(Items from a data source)
-- Opening Marker --

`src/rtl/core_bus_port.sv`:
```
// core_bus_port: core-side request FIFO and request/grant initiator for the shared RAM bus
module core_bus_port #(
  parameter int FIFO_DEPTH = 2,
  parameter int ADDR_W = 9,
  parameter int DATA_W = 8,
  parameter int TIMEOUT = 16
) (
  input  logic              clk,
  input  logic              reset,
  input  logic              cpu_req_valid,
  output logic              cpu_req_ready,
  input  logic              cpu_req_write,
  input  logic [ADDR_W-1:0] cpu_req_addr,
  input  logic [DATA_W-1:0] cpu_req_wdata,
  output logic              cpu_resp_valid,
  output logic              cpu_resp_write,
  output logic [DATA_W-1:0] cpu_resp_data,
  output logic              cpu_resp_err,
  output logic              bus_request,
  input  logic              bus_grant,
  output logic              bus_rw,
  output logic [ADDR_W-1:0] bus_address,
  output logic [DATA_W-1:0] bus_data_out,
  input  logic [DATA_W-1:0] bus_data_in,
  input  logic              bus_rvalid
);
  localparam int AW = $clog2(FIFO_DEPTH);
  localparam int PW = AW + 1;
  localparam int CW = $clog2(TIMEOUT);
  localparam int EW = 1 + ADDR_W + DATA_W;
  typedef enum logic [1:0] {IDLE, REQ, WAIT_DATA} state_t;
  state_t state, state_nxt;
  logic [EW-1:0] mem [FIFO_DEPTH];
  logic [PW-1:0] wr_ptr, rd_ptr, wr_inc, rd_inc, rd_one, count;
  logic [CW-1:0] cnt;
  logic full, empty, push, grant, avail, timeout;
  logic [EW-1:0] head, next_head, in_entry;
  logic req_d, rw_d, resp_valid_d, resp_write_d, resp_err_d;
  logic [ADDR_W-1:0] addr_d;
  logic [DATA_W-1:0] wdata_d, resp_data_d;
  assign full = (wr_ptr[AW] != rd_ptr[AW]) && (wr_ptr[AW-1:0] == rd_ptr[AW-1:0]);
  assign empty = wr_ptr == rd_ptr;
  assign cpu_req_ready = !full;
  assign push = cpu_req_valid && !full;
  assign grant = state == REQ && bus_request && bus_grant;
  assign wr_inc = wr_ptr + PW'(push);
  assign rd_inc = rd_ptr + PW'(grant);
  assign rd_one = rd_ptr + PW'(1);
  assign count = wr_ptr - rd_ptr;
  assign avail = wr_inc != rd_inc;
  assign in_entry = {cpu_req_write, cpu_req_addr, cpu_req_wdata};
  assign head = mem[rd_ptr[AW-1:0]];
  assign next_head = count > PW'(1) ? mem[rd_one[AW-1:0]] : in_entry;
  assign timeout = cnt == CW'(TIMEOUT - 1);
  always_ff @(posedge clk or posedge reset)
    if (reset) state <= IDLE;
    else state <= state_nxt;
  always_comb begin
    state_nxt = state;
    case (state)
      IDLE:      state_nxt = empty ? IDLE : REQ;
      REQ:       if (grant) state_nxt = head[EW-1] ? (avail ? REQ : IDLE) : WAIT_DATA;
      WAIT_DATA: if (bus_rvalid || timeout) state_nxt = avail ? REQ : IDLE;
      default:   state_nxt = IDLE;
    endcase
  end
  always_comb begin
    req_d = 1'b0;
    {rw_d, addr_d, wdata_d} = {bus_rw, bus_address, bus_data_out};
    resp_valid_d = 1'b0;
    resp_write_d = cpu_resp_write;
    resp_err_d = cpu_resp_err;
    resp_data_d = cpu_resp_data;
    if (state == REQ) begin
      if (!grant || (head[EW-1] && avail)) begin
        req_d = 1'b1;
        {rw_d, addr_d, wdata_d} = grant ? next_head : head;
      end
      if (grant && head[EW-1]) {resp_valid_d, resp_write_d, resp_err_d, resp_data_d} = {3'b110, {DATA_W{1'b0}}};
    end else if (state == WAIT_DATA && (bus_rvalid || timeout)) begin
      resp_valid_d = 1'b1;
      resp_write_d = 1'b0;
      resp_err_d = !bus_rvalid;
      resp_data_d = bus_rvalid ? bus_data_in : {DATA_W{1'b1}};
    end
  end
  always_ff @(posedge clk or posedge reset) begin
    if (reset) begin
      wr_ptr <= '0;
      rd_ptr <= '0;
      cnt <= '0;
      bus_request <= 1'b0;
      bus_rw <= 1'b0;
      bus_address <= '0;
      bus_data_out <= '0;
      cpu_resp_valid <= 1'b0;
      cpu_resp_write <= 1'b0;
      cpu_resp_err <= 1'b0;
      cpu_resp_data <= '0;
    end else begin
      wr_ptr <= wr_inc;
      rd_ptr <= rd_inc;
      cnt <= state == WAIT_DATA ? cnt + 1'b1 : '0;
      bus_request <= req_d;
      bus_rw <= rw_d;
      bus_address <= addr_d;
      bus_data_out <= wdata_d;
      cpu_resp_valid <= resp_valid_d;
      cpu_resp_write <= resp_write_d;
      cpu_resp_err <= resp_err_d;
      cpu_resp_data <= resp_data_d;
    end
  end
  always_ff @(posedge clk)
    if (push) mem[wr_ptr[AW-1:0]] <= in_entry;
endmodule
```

-- Closing Marker --

#### [Your objective]
Could you return all of the entries exactly as they stand?

#### [Answer to the problem]
`src/rtl/core_bus_port.sv`:
```
// core_bus_port: core-side request FIFO and request/grant initiator for the shared RAM bus
module core_bus_port #(
  parameter int FIFO_DEPTH = 2,
  parameter int ADDR_W = 9,
  parameter int DATA_W = 8,
  parameter int TIMEOUT = 16
) (
  input  logic              clk,
  input  logic              reset,
  input  logic              cpu_req_valid,
  output logic              cpu_req_ready,
  input  logic              cpu_req_write,
  input  logic [ADDR_W-1:0] cpu_req_addr,
  input  logic [DATA_W-1:0] cpu_req_wdata,
  output logic              cpu_resp_valid,
  output logic              cpu_resp_write,
  output logic [DATA_W-1:0] cpu_resp_data,
  output logic              cpu_resp_err,
  output logic              bus_request,
  input  logic              bus_grant,
  output logic              bus_rw,
  output logic [ADDR_W-1:0] bus_address,
  output logic [DATA_W-1:0] bus_data_out,
  input  logic [DATA_W-1:0] bus_data_in,
  input  logic              bus_rvalid
);
  localparam int AW = $clog2(FIFO_DEPTH);
  localparam int PW = AW + 1;
  localparam int CW = $clog2(TIMEOUT);
  localparam int EW = 1 + ADDR_W + DATA_W;
  typedef enum logic [1:0] {IDLE, REQ, WAIT_DATA} state_t;
  state_t state, state_nxt;
  logic [EW-1:0] mem [FIFO_DEPTH];
  logic [PW-1:0] wr_ptr, rd_ptr, wr_inc, rd_inc, rd_one, count;
  logic [CW-1:0] cnt;
  logic full, empty, push, grant, avail, timeout;
  logic [EW-1:0] head, next_head, in_entry;
  logic req_d, rw_d, resp_valid_d, resp_write_d, resp_err_d;
  logic [ADDR_W-1:0] addr_d;
  logic [DATA_W-1:0] wdata_d, resp_data_d;
  assign full = (wr_ptr[AW] != rd_ptr[AW]) && (wr_ptr[AW-1:0] == rd_ptr[AW-1:0]);
  assign empty = wr_ptr == rd_ptr;
  assign cpu_req_ready = !full;
  assign push = cpu_req_valid && !full;
  assign grant = state == REQ && bus_request && bus_grant;
  assign wr_inc = wr_ptr + PW'(push);
  assign rd_inc = rd_ptr + PW'(grant);
  assign rd_one = rd_ptr + PW'(1);
  assign count = wr_ptr - rd_ptr;
  assign avail = wr_inc != rd_inc;
  assign in_entry = {cpu_req_write, cpu_req_addr, cpu_req_wdata};
  assign head = mem[rd_ptr[AW-1:0]];
  assign next_head = count > PW'(1) ? mem[rd_one[AW-1:0]] : in_entry;
  assign timeout = cnt == CW'(TIMEOUT - 1);
  always_ff @(posedge clk or posedge reset)
    if (reset) state <= IDLE;
    else state <= state_nxt;
  always_comb begin
    state_nxt = state;
    case (state)
      IDLE:      state_nxt = empty ? IDLE : REQ;
      REQ:       if (grant) state_nxt = head[EW-1] ? (avail ? REQ : IDLE) : WAIT_DATA;
      WAIT_DATA: if (bus_rvalid || timeout) state_nxt = avail ? REQ : IDLE;
      default:   state_nxt = IDLE;
    endcase
  end
  always_comb begin
    req_d = 1'b0;
    {rw_d, addr_d, wdata_d} = {bus_rw, bus_address, bus_data_out};
    resp_valid_d = 1'b0;
    resp_write_d = cpu_resp_write;
    resp_err_d = cpu_resp_err;
    resp_data_d = cpu_resp_data;
    if (state == REQ) begin
      if (!grant || (head[EW-1] && avail)) begin
        req_d = 1'b1;
        {rw_d, addr_d, wdata_d} = grant ? next_head : head;
      end
      if (grant && head[EW-1]) {resp_valid_d, resp_write_d, resp_err_d, resp_data_d} = {3'b110, {DATA_W{1'b0}}};
    end else if (state == WAIT_DATA && (bus_rvalid || timeout)) begin
      resp_valid_d = 1'b1;
      resp_write_d = 1'b0;
      resp_err_d = !bus_rvalid;
      resp_data_d = bus_rvalid ? bus_data_in : {DATA_W{1'b1}};
    end
  end
  always_ff @(posedge clk or posedge reset) begin
    if (reset) begin
      wr_ptr <= '0;
      rd_ptr <= '0;
      cnt <= '0;
      bus_request <= 1'b0;
      bus_rw <= 1'b0;
      bus_address <= '0;
      bus_data_out <= '0;
      cpu_resp_valid <= 1'b0;
      cpu_resp_write <= 1'b0;
      cpu_resp_err <= 1'b0;
      cpu_resp_data <= '0;
    end else begin
      wr_ptr <= wr_inc;
      rd_ptr <= rd_inc;
      cnt <= state == WAIT_DATA ? cnt + 1'b1 : '0;
      bus_request <= req_d;
      bus_rw <= rw_d;
      bus_address <= addr_d;
      bus_data_out <= wdata_d;
      cpu_resp_valid <= resp_valid_d;
      cpu_resp_write <= resp_write_d;
      cpu_resp_err <= resp_err_d;
      cpu_resp_data <= resp_data_d;
    end
  end
  always_ff @(posedge clk)
    if (push) mem[wr_ptr[AW-1:0]] <= in_entry;
endmodule
```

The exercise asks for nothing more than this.